__Exercise goal__
Take from the material every line containing the string "assert" and copy it.

__Recorded information__
<file path="src/rtl/gshare_pkg.sv">
package gshare_pkg;
  typedef logic [1:0] ctr_t;

  localparam ctr_t CTR_INIT = 2'd2;
  localparam ctr_t CTR_MAX  = 2'd3;
  localparam ctr_t CTR_MIN  = 2'd0;

  function automatic ctr_t ctr_step(input ctr_t c, input logic tk);
    if (tk) return (c == CTR_MAX) ? c : ctr_t'(c + 2'd1);
    else    return (c == CTR_MIN) ? c : ctr_t'(c - 2'd1);
  endfunction

  function automatic logic ctr_dir(input ctr_t c);
    return c[1];
  endfunction
endpackage

</file>
<file path="src/rtl/gshare_hist.sv">
module gshare_hist #(
  parameter int IDX_W  = 6,
  parameter int HIST_W = 6
) (
  input  logic             clk,
  input  logic             rst_n,
  input  logic             shift_en,
  input  logic             shift_bit,
  output logic [IDX_W-1:0] mix
);
  generate
    if (HIST_W == 0) begin : g_none
      logic unused_hist;
      assign unused_hist = ^{clk, rst_n, shift_en, shift_bit};
      assign mix = '0;
    end else begin : g_reg
      logic [HIST_W-1:0] h;
      always_ff @(posedge clk) begin
        if (!rst_n)        h <= '0;
        else if (shift_en) h <= {h[HIST_W-2 >= 0 ? HIST_W-2 : 0 : 0] & {(HIST_W > 1 ? HIST_W-1 : 1){HIST_W > 1}}, shift_bit} >> 0;
      end
      always_comb begin
        mix = '0;
        mix[HIST_W-1:0] = h;
      end

      p_newbit_r5: assert property (@(posedge clk) disable iff (!rst_n)
        shift_en |=> h[0] == $past(shift_bit));
      p_keep_r5: assert property (@(posedge clk) disable iff (!rst_n)
        !shift_en |=> $stable(h));
      if (HIST_W > 1) begin : g_chk
        p_shift_r5: assert property (@(posedge clk) disable iff (!rst_n)
          shift_en |=> h[HIST_W-1:1] == $past(h[HIST_W-2:0]));
      end
    end
  endgenerate
endmodule

</file>
<file path="src/rtl/gshare_index.sv">
module gshare_index #(
  parameter int IDX_W = 6
) (
  input  logic [IDX_W-1:0] pc_word,
  input  logic [IDX_W-1:0] mix,
  output logic [IDX_W-1:0] idx
);
  assign idx = pc_word ^ mix;
endmodule

</file>
<file path="src/rtl/gshare_table.sv">
module gshare_table
  import gshare_pkg::*;
#(
  parameter int IDX_W = 6
) (
  input  logic             clk,
  input  logic             rst_n,
  input  logic [IDX_W-1:0] rd_idx,
  output ctr_t             rd_ctr,
  input  logic             wr_en,
  input  logic [IDX_W-1:0] wr_idx,
  input  logic             wr_taken
);
  localparam int DEPTH = 1 << IDX_W;

  ctr_t mem [DEPTH];

  always_ff @(posedge clk) begin
    if (!rst_n) begin
      for (int i = 0; i < DEPTH; i++) mem[i] <= CTR_INIT;
    end else if (wr_en) begin
      mem[wr_idx] <= ctr_step(mem[wr_idx], wr_taken);
    end
  end

  assign rd_ctr = mem[rd_idx];

  p_sat_hi_r3: assert property (@(posedge clk) disable iff (!rst_n)
    (wr_en && wr_taken && mem[wr_idx] == CTR_MAX) |=> mem[$past(wr_idx)] == CTR_MAX);
  p_sat_lo_r3: assert property (@(posedge clk) disable iff (!rst_n)
    (wr_en && !wr_taken && mem[wr_idx] == CTR_MIN) |=> mem[$past(wr_idx)] == CTR_MIN);
  p_inc_r3: assert property (@(posedge clk) disable iff (!rst_n)
    (wr_en && wr_taken && mem[wr_idx] != CTR_MAX)
      |=> mem[$past(wr_idx)] == ctr_t'($past(mem[wr_idx]) + 2'd1));
  p_dec_r3: assert property (@(posedge clk) disable iff (!rst_n)
    (wr_en && !wr_taken && mem[wr_idx] != CTR_MIN)
      |=> mem[$past(wr_idx)] == ctr_t'($past(mem[wr_idx]) - 2'd1));
endmodule

</file>
<file path="src/rtl/gshare_predictor.sv">
module gshare_predictor
  import gshare_pkg::*;
#(
  parameter int PC_W   = 32,
  parameter int IDX_W  = 6,
  parameter int HIST_W = 6
) (
  input  logic             clk,
  input  logic             rst_n,
  input  logic             req_valid,
  output logic             req_ready,
  input  logic [PC_W-1:0]  req_pc,
  output logic             rsp_valid,
  input  logic             rsp_ready,
  output logic             rsp_taken,
  output logic [IDX_W-1:0] rsp_idx,
  input  logic             upd_valid,
  output logic             upd_ready,
  input  logic [IDX_W-1:0] upd_idx,
  input  logic             upd_taken
);
  logic [IDX_W-1:0] hist_mix;
  logic [IDX_W-1:0] look_idx;
  logic [IDX_W-1:0] pc_word;
  ctr_t             look_ctr;
  logic             req_fire;
  logic             unused_pc;

  assign pc_word   = req_pc[IDX_W+1:2];
  assign unused_pc = ^{req_pc[PC_W-1:IDX_W+2], req_pc[1:0]};
  assign req_ready = !rsp_valid || rsp_ready;
  assign req_fire  = req_valid && req_ready;
  assign upd_ready = 1'b1;

  gshare_hist #(.IDX_W(IDX_W), .HIST_W(HIST_W)) u_hist (
    .clk(clk), .rst_n(rst_n), .shift_en(upd_valid), .shift_bit(upd_taken), .mix(hist_mix)
  );

  gshare_index #(.IDX_W(IDX_W)) u_index (
    .pc_word(pc_word), .mix(hist_mix), .idx(look_idx)
  );

  gshare_table #(.IDX_W(IDX_W)) u_table (
    .clk(clk), .rst_n(rst_n), .rd_idx(look_idx), .rd_ctr(look_ctr),
    .wr_en(upd_valid), .wr_idx(upd_idx), .wr_taken(upd_taken)
  );

  always_ff @(posedge clk) begin
    if (!rst_n) begin
      rsp_valid <= 1'b0;
      rsp_taken <= 1'b0;
      rsp_idx   <= '0;
    end else if (req_fire) begin
      rsp_valid <= 1'b1;
      rsp_taken <= ctr_dir(look_ctr);
      rsp_idx   <= look_idx;
    end else if (rsp_ready) begin
      rsp_valid <= 1'b0;
    end
  end

  p_hold_r8: assert property (@(posedge clk) disable iff (!rst_n)
    (rsp_valid && !rsp_ready) |=> rsp_valid && $stable(rsp_idx) && $stable(rsp_taken));
  p_block_r8: assert property (@(posedge clk) disable iff (!rst_n)
    (rsp_valid && !rsp_ready) |-> !req_ready);
  p_idx_r4: assert property (@(posedge clk) disable iff (!rst_n)
    req_fire |=> rsp_idx == ($past(req_pc[IDX_W+1:2]) ^ $past(hist_mix)));
  p_upd_ready_r9: assert property (@(posedge clk) disable iff (!rst_n)
    upd_ready);
endmodule

</file>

__Solution to this exercise__
      p_newbit_r5: assert property (@(posedge clk) disable iff (!rst_n)
      p_keep_r5: assert property (@(posedge clk) disable iff (!rst_n)
        p_shift_r5: assert property (@(posedge clk) disable iff (!rst_n)
  p_sat_hi_r3: assert property (@(posedge clk) disable iff (!rst_n)
  p_sat_lo_r3: assert property (@(posedge clk) disable iff (!rst_n)
  p_inc_r3: assert property (@(posedge clk) disable iff (!rst_n)
  p_dec_r3: assert property (@(posedge clk) disable iff (!rst_n)
  p_hold_r8: assert property (@(posedge clk) disable iff (!rst_n)
  p_block_r8: assert property (@(posedge clk) disable iff (!rst_n)
  p_idx_r4: assert property (@(posedge clk) disable iff (!rst_n)
  p_upd_ready_r9: assert property (@(posedge clk) disable iff (!rst_n)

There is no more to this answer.